The chart below highlights that exactly a year ago the Euro Stoxx 600 set the stage for an anticipated escape from a long and drawn out sideways range that had been building in the index since the late 90's and had been the frustration of European fund managers staking their bets on seeing the benefits of a united Europe translate into real economic growth.
However situations where strong support or resistance is approached on longer term charts, market participants suddenly become all too aware of the dangers of raising their hopes too high when speculating the distance that might surpass if a break were to occur. Perhaps its stage fright or a case of being so technically minded in their analysis that the onlook of uncharted territory gets the better of their speculative nature and makes them withdraw from the market, leaving a vacuum of emptiness to support any potential move upwards.
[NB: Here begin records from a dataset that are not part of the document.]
==> design.v <==
module mem_registradores(
  input         clk,
  input         w,
  input  [4:0]  dst1,
  input  [4:0]  src1,
  input  [4:0]  src2,
  output [31:0] v1,
  output [31:0] v2,
  input  [31:0] t1);
reg [31:0] memory [31:0];
assign v1 = memory[src1];
assign v2 = memory[src2];
always @(posedge clk) begin
  if (w) begin
    memory[dst1] <= t1;
  end
end
endmodule
module alu(
  input [31:0] v1,
  input [31:0] v2,
  input [4:0]  op,
  output [31:0] alu_out);
reg [31:0] alu_out_reg;
assign alu_out = alu_out_reg;
always @(v1, v2, op) begin
  case(op)
    0: alu_out_reg = v1 + v2;
    1: alu_out_reg = v1 - v2;
    2: alu_out_reg = v1 * v2;
    3: alu_out_reg = v1 << v2;
    4: alu_out_reg = v1 & v2;
    5: alu_out_reg = v1 | v2;
    default: alu_out_reg = 32'd0;
  endcase
end
endmodule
As fate would have it, scandals begun to float merrily into the scene and brought an abrupt halt to a lengthy rally that had been in existence from the lows of the Financial Crisis. The perfect concoction of bad news stirred in with uncertain future pathways regarding economic rhetoric being fed to voters and citizens alike in a bid to save political positions. Markets never lie and they were sure to let these political contortionists know of their true feelings in delaying the process.
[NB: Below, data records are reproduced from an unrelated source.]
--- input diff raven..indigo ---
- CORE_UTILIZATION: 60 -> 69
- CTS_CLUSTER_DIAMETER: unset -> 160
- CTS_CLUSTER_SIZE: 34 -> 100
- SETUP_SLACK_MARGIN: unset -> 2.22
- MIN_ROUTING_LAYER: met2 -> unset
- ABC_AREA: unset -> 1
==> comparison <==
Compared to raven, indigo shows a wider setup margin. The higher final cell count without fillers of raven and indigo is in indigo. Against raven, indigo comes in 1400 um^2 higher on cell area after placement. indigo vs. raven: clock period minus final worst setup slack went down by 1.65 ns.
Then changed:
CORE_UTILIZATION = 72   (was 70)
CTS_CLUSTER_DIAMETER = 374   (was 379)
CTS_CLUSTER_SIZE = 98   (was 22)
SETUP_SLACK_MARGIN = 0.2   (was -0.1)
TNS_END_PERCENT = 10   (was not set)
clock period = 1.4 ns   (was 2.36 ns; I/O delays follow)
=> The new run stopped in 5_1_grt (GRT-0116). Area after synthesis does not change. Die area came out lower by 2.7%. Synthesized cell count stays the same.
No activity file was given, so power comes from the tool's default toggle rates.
Design std_fp_smult_pipe, start of the top module:
module std_fp_smult_pipe #(
    parameter WIDTH = 32,
    parameter INT_WIDTH = 16,
    parameter FRAC_WIDTH = 16
) (
    input  [WIDTH-1:0]              left,
    input  [WIDTH-1:0]              right,
    input  logic                    reset,
    input  logic                    go,
    input  logic                    clk,
    output logic [WIDTH-1:0]        out,
    output logic                    done
);
Size in the first run: ~3400 cells after synthesis, roughly 99 flip-flops, about 100 I/O pins, ~32000 sq um of cells after synthesis.
==> flow/config.mk <==
export PLATFORM = sky130hd
export DESIGN_NAME = std_fp_smult_pipe
export DESIGN_NICKNAME = std_fp_smult_pipe
export VERILOG_FILES = /design/flow/design.v
export SDC_FILE = /design/flow/constraint.sdc
export NUM_CORES = 4
export LEC_CHECK = 0
export CAP_MARGIN = 30
export CELL_PAD_IN_SITES_DETAIL_PLACEMENT = 1
export CORE_MARGIN = 2
export CORE_UTILIZATION = 40
export MAX_ROUTING_LAYER = met4
export SLEW_MARGIN = 15
export TNS_END_PERCENT = 95
==> flow/constraint.sdc <==
create_clock -name core_clock -period 7.59 [get_ports {clk}]
set_input_delay 1.5180 -clock core_clock [delete_from_list [all_inputs] [get_ports {clk}]]
set_output_delay 1.5180 -clock core_clock [all_outputs]
set_load 0.01 [all_outputs]
run.sh (not shown) runs the stock make flow with config.mk's settings and CLKGATE_MAP_FILE=.
Next try:
- CAP_MARGIN: 30 -> 20
- CELL_PAD_IN_SITES_DETAIL_PLACEMENT: 1 -> default
- CORE_UTILIZATION: 40 -> 72
- MAX_ROUTING_LAYER: met4 -> default
- PLACE_DENSITY_LB_ADDON: default -> 0.19
- SLEW_MARGIN: 15 -> 20
- TNS_END_PERCENT: 95 -> default
- clock period: 7.59 -> 7.02 ns (I/O delays scaled with it)
The changed run completed and failed the layout checks on negative setup slack. Final area came out higher by a few percent. Utilization came out higher by 41 points. Area after synthesis stays the same. Via count came out higher by roughly a tenth. Routed wire length came out higher by a few percent. Maximum frequency came out higher slightly. Combinational power came out higher by a quarter to a third. Total power came out higher by about a fifth. Hold slack loses 6.3 ps. Register-to-register slack loses 530 ps.
Next try:
- CORE_UTILIZATION: 72 -> 70
- CTS_CLUSTER_DIAMETER: default -> 162
- CTS_CLUSTER_SIZE: default -> 100
- PLACE_DENSITY_LB_ADDON: 0.19 -> default
- clock period: 7.02 -> 7.5 ns (I/O delays scaled with it)
This time the run finished with timing, DRC and antenna clean.
Clock skew went up by 8.8 ps.
Final cell count went down by 3.5%.
Global-route usage went down by 2.1 points.
Wire length went down by 10%.
Worst setup slack gains 520 ps.
Combinational power went down by 23%.
Power went down by about 16%.
Sequential share of layout area went up by 0.31 points.
Fmax went up by 0.59%.
Next try:
- CORE_UTILIZATION: 70 -> 68
- CTS_CLUSTER_DIAMETER: 162 -> 55
- CTS_CLUSTER_SIZE: 100 -> default
- SETUP_SLACK_MARGIN: default -> 1.07
The new run went through all stages and came out clean. Worst setup slack is better by 120 ps. Utilization grows by 4.2 points. Cell count grows by 3.8%.
Next try:
- CAP_MARGIN: 20 -> 0
- CORE_UTILIZATION: 68 -> 72
- CTS_CLUSTER_DIAMETER: 55 -> default
- PLACE_DENSITY: default -> 0.67
- SETUP_SLACK_MARGIN: 1.07 -> 0.9
What happened: The changed run completed with no timing, DRC or antenna violations; clock power rises by about 3%; cell count fell by 1.1%; setup slack got worse by 180 ps; via count rose by 4.6%; die area is lower by 5.5%; sequential cell count does not change; global-route usage grows by 4.1 points; cell area decreases by about 1.3%; wire length came out higher by about 6%; sequential power increases by about 2%.
Next try:
- ABC_AREA: default -> 1
- CORE_UTILIZATION: 72 -> 40
- CTS_CLUSTER_DIAMETER: default -> 332
- CTS_CLUSTER_SIZE: default -> 46
- HOLD_SLACK_MARGIN: default -> -0.07
- PLACE_DENSITY: 0.67 -> default
- SETUP_SLACK_MARGIN: 0.9 -> default
- SLEW_MARGIN: 20 -> 0
After rerunning: Total power fell by 18%. Setup slack is better by 180 ps. Hold slack is better by 17 ps. Via count rose by 2.1%.

---

lane 1:
std_fp_smult_pipe again, from the RTL that the note above started with.
==> flow/config.mk <==
export PLATFORM = sky130hd
export DESIGN_NAME = std_fp_smult_pipe
export DESIGN_NICKNAME = std_fp_smult_pipe
export VERILOG_FILES = /design/flow/design.v
export SDC_FILE = /design/flow/constraint.sdc
export NUM_CORES = 4
export LEC_CHECK = 0
export ABC_AREA = 1
export CAP_MARGIN = 20
export CORE_ASPECT_RATIO = 0.5
export CORE_MARGIN = 2
export CORE_UTILIZATION = 72
export CTS_CLUSTER_DIAMETER = 193
export CTS_CLUSTER_SIZE = 96
export SETUP_SLACK_MARGIN = 0.27
export SLEW_MARGIN = 20
==> flow/constraint.sdc <==
create_clock -name core_clock -period 2.74 [get_ports {clk}]
set_input_delay 0.5480 -clock core_clock [delete_from_list [all_inputs] [get_ports {clk}]]
set_output_delay 0.5480 -clock core_clock [all_outputs]
set_load 0.01 [all_outputs]
The flow ended early for lane 1: it failed with a tool error in global routing (5_1_grt).
==> flow/design.v (excerpt) <==
module calculator(
	input newkey,
	input [4:0] keycode,
	input clk,
	input rst,
	output reg [19:0] x,
	output reg led							 
	);
Size: ~2500 cells after synthesis, ~29 I/O pins, roughly 17000 um2 of cells after synthesis.
make LEC_CHECK=0 ABC_AREA=1 CAP_MARGIN=20 CELL_PAD_IN_SITES_GLOBAL_PLACEMENT=3 CORE_MARGIN=2 CORE_UTILIZATION=29 CTS_CLUSTER_DIAMETER=307 CTS_CLUSTER_SIZE=98 HOLD_SLACK_MARGIN=-0.07 PLACE_DENSITY_LB_ADDON=0.05 SLEW_MARGIN=20 TNS_END_PERCENT=15 finish   # period 10.0 ns
run.sh (not shown) runs the stock make flow with config.mk's settings and CLKGATE_MAP_FILE=.
==> next run, changes <==
- ABC_AREA: 1 -> not set
- CELL_PAD_IN_SITES_GLOBAL_PLACEMENT: 3 -> not set
- CORE_UTILIZATION: 29 -> 65
- CTS_CLUSTER_DIAMETER: 307 -> not set
- CTS_CLUSTER_SIZE: 98 -> not set
- HOLD_SLACK_MARGIN: -0.07 -> not set
- PLACE_DENSITY_LB_ADDON: 0.05 -> not set
- TNS_END_PERCENT: 15 -> not set
- clock period: 10.0 -> 8.22 ns (I/O delays scaled with it)
Register-to-register slack loses 2.2 ns.
Critical path depth drops by 11.
Global-route usage climbs by 16 points.
Core utilization climbs by 37 points.
Power climbs by 0.96%.
First-iteration DRC count climbs by 42%.
Flip-flop count stays the same.
Area after synthesis drops by 5.8%.
Die size drops by 57%.
==> next run, changes <==
- CORE_UTILIZATION: 65 -> 40
- clock period: 8.22 -> 10.0 ns (I/O delays scaled with it)
Result:
- The new run passed the timing, DRC and antenna checks
- final area rose slightly
- power drops by about a fifth
- worst hold slack is worse by 0.17 ns
- routed wire length rises by a few percent
- utilization fell by 26 points
- critical path depth grows by 2
- sequential cell count stays the same
- clock power goes down by roughly a tenth
- clock-buffer cell count stays the same
==> next run, changes <==
- ABC_AREA: not set -> 1
- CTS_CLUSTER_DIAMETER: not set -> 203
- CTS_CLUSTER_SIZE: not set -> 98
- HOLD_SLACK_MARGIN: not set -> -0.07
- PLACE_DENSITY: not set -> 0.35
Clock power drops by a few percent. Clock-buffer cell count drops by 1. Setup slack improves by 0.52 ns. Hold slack degrades by 0.034 ns. Area after synthesis climbs by a few percent.
==> next run, changes <==
- ABC_AREA: 1 -> not set
- CORE_UTILIZATION: 40 -> 59
- CTS_CLUSTER_DIAMETER: 203 -> not set
- CTS_CLUSTER_SIZE: 98 -> not set
- HOLD_SLACK_MARGIN: -0.07 -> not set
- PLACE_DENSITY: 0.35 -> not set
- clock period: 10.0 -> 7.87 ns (I/O delays scaled with it)
Power grows by 11%. Routed wire length falls by 17%. Synthesized area falls by 5.8%. Die area goes down by 35%.
==> next run, changes <==
- CORE_UTILIZATION: 59 -> 40
After rerunning: The new run passed the timing, DRC and antenna checks; worst setup slack is worse by 0.090 ns; register-to-register slack is worse by 0.09 ns; clock power rose by a quarter to a third; maximum frequency shrinks slightly; routed wire length shrinks slightly.

* * *

== the reference run ==
Starting RTL as in the previous note.
==> flow/config.mk <==
export PLATFORM = sky130hd
export DESIGN_NAME = calculator
export DESIGN_NICKNAME = calculator
export VERILOG_FILES = /design/flow/design.v
export SDC_FILE = /design/flow/constraint.sdc
export NUM_CORES = 4
export LEC_CHECK = 0
export CAP_MARGIN = 20
export CORE_ASPECT_RATIO = 1.42
export CORE_MARGIN = 2
export CORE_UTILIZATION = 36
export CTS_CLUSTER_DIAMETER = 333
export HOLD_SLACK_MARGIN = 0.12
export MAX_ROUTING_LAYER = met4
export MIN_ROUTING_LAYER = met1
export SETUP_SLACK_MARGIN = 3.1
export SLEW_MARGIN = 15
export TNS_END_PERCENT = 40
==> flow/constraint.sdc <==
create_clock -name core_clock -period 13.3 [get_ports {clk}]
set_input_delay 2.6600 -clock core_clock [delete_from_list [all_inputs] [get_ports {clk}]]
set_output_delay 2.6600 -clock core_clock [all_outputs]
set_load 0.01 [all_outputs]
The reference run was carried through to the last stage, and its layout satisfied the timing, DRC and antenna checks.
> inputs changed (the reference run -> the trial run)
- CTS_CLUSTER_SIZE: unset -> 98
- CORE_ASPECT_RATIO: 1.42 -> 0.5
- ABC_AREA: unset -> 1
- PLACE_DENSITY: unset -> 0.35
- CORE_UTILIZATION: 36 -> 63
--- outcome ---
- The trial run vs the reference run on hold-critical path depth: the trial run is the higher one.
- The trial run against the reference run; area after synthesis is up by a few percent.
- met1 usage ended up 31 points higher on the trial run than on the reference run.
- Where worst setup slack after layout is concerned, the reference run is outperformed by the trial run.
- Re pin count of the biggest net entering global routing: the trial run is 8 down on the reference run.
- The trial run against the reference run; number of cells in the design after placement is up by more than 10%.
- From the reference run to the trial run the numbers moved as follows: count of sequential standard cells held, wire length went up 2.2%.
- The reference run → the trial run: mean routed wirelength per cell -about 12%, internal power component increased by 0.000020 W relative to the old numbers.

* * *

## exp/amber
calculator again, from the RTL that the note above started with.
make LEC_CHECK=0 CAP_MARGIN=10 CELL_PAD_IN_SITES_DETAIL_PLACEMENT=2 CELL_PAD_IN_SITES_GLOBAL_PLACEMENT=3 CORE_ASPECT_RATIO=1.42 CORE_MARGIN=6 CORE_UTILIZATION=33 CTS_CLUSTER_DIAMETER=45 CTS_CLUSTER_SIZE=31 GPL_ROUTABILITY_DRIVEN=1 GPL_TIMING_DRIVEN=0 HOLD_SLACK_MARGIN=0.12 MAX_ROUTING_LAYER=met5 MIN_ROUTING_LAYER=met1 PLACE_DENSITY=0.69 SETUP_SLACK_MARGIN=3.13 SLEW_MARGIN=15 TNS_END_PERCENT=95 finish   # period 13.3 ns
The following lists how exp/fjord was set up differently from exp/amber:
Settings: CELL_PAD_IN_SITES_GLOBAL_PLACEMENT removed (was 3); SETUP_SLACK_MARGIN changed from 3.13 to 3.1; PLACE_DENSITY changed from 0.69 to 0.55; TNS_END_PERCENT changed from 95 to 40; CORE_UTILIZATION changed from 33 to 63; MAX_ROUTING_LAYER changed from met5 to met4; CAP_MARGIN changed from 10 to 20; GPL_TIMING_DRIVEN removed (was 0); GPL_ROUTABILITY_DRIVEN removed (was 1); CTS_CLUSTER_DIAMETER changed from 45 to 333; CORE_MARGIN changed from 6 to 2; CELL_PAD_IN_SITES_DETAIL_PLACEMENT removed (was 2); CTS_CLUSTER_SIZE changed from 31 to 98.
On detailed placement HPWL, exp/fjord does better than exp/amber. Summary: with exp/amber as the reference, power density over cell area in exp/fjord moved down by a few percent. Of exp/fjord and exp/amber, it is exp/fjord that has the lower period utilization. exp/amber has a higher clock-pin slew reported for the worst setup and hold paths after clock tree synthesis than exp/fjord. exp/fjord vs. exp/amber: register share of the cell area increased by 0.15 points relative to the old numbers; via count -2.6%.
Setup changes, exp/fjord to exp/juniper
Settings: swapping 0.55 for 0.8 in PLACE_DENSITY; putting ABC_AREA at 1 where nothing was set; swapping 63 for 42 in CORE_UTILIZATION.
==> comparison <==
Having completed the whole flow, exp/juniper delivered a layout that passed the timing, DRC and antenna checks.
Of exp/juniper and exp/fjord, the higher final total power belongs to exp/juniper.
In the reports for exp/juniper and exp/fjord, the larger fraction of cell area in non-clock buffers belongs to exp/fjord.
Compared with exp/fjord, exp/juniper shows area of the multi-input gates lower by 2.1%.
Modified inputs, exp/maple compared to exp/juniper
Settings: swapping 3.1 for -0.32 in SETUP_SLACK_MARGIN; clearing PLACE_DENSITY, which used to be 0.8; swapping 42 for 72 in CORE_UTILIZATION; swapping 40 for 100 in TNS_END_PERCENT; clearing CTS_CLUSTER_SIZE, which used to be 98.
[summary]
From exp/juniper to exp/maple the numbers moved as follows: share of cell area taken by multi-input logic gates shows an increase of 1.2 points; async set or reset register ratio after synthesis shows no meaningful change; number of enable-type register cells in the synthesized netlist shows no meaningful change.
Achievable frequency was lower in the run labelled exp/maple.
exp/maple vs. exp/juniper: area growth from synthesis to layout lost 1.6 points; endpoint required time on the critical path shrank by 0.02 ns.
Summary of exp/maple over exp/juniper: area of the die lower; total routed wirelength higher; met1 demand-to-capacity share in global routing higher.
Non-clock buffer count: exp/maple vs exp/juniper down about 3.6%
Lower critical path data arrival time goes to exp/juniper over exp/maple.
Modified inputs, exp/umber compared to exp/maple
Settings: setting GPL_ROUTABILITY_DRIVEN to 0 for the first time; setting CTS_CLUSTER_SIZE to 75 for the first time; changing TNS_END_PERCENT from 100 to 5.
--- outcome ---
- exp/umber: PASS, flow complete, no timing, DRC or antenna violations
- Status: clock tree buffer count of the final layout parity (exp/maple, exp/umber)
- Delta (exp/umber minus exp/maple): net switching fraction of the power climbed 2.6 points; post-detailed-routing wire length dropped about 2.3%; post-cts hold buffer count barely changed; met2 track demand over resource dropped 2.1 points.
- exp/maple consumes more power than exp/umber.
- | routed length on met1 | lower: exp/maple |
- exp/maple → exp/umber: cell count after placement about even; cell count of the worst reg-to-reg path rose 3.
The inputs of exp/tundra differ from those of exp/umber as listed below.
Settings: TNS_END_PERCENT now 40, was 5; GPL_ROUTABILITY_DRIVEN no longer set, was 0; HOLD_SLACK_MARGIN now -0.09, was 0.12; ABC_AREA no longer set, was 1; SETUP_SLACK_MARGIN now 1.23, was -0.32; CTS_CLUSTER_SIZE no longer set, was 75; CORE_UTILIZATION now 66, was 72; the clock period (ns, I/O delays scaled along) now 7.13, was 13.3.
Results
- exp/tundra went all the way through the flow, and no timing, DRC or antenna check failed.
- Changes observed in exp/tundra relative to exp/umber: count of non-filler cells in the finished layout -495, core utilization -0.39 points, total standard cell area after synthesis -about 6%.
No activity file was given, so power comes from the tool's default toggle rates.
Then who could forget the Volkswagen emission scandal that rocked the automotive industry to the core. A flagship company that represented the culture or norm to be expected from European products, that hailed from the one country in the Eurozone where investors found some comfort in knowing that their presence in finding a long lasting solution in the debt crisis debate was being led with a good dose of continuity in mind. But even they managed to slip up.
The mess Europe finds itself in is not by chance, in fact its as a result of an attempt to find common ground in a community that shares different beliefs and ideologies, making it difficult to navigate through the impasses that frequently appear. The tension that hangs in the air between European leaders can no longer be hidden from the public eye as many of these leaders use the public platform to send out their negotiating terms.A year ago today, European equities hit record highs. They didn't last https://t.co/AwwA5hZEoL pic.twitter.com/l8FfYjyNtO— Bloomberg (@business) April 15, 2016
Some would argue that European equities may have fallen foul of the extreme negative sentiment that's been building up since the onset of jitters over the suddenly up and down movements in Chinese equities that subsequently spread volatility throughout the entire global financial system. In fairness you could say that it's certainly drove down the optimism that was once found in global markets however we should not distract our view that the current stance being taken by European politicians of kicking the proverbial can down the road is sustainable to any degree.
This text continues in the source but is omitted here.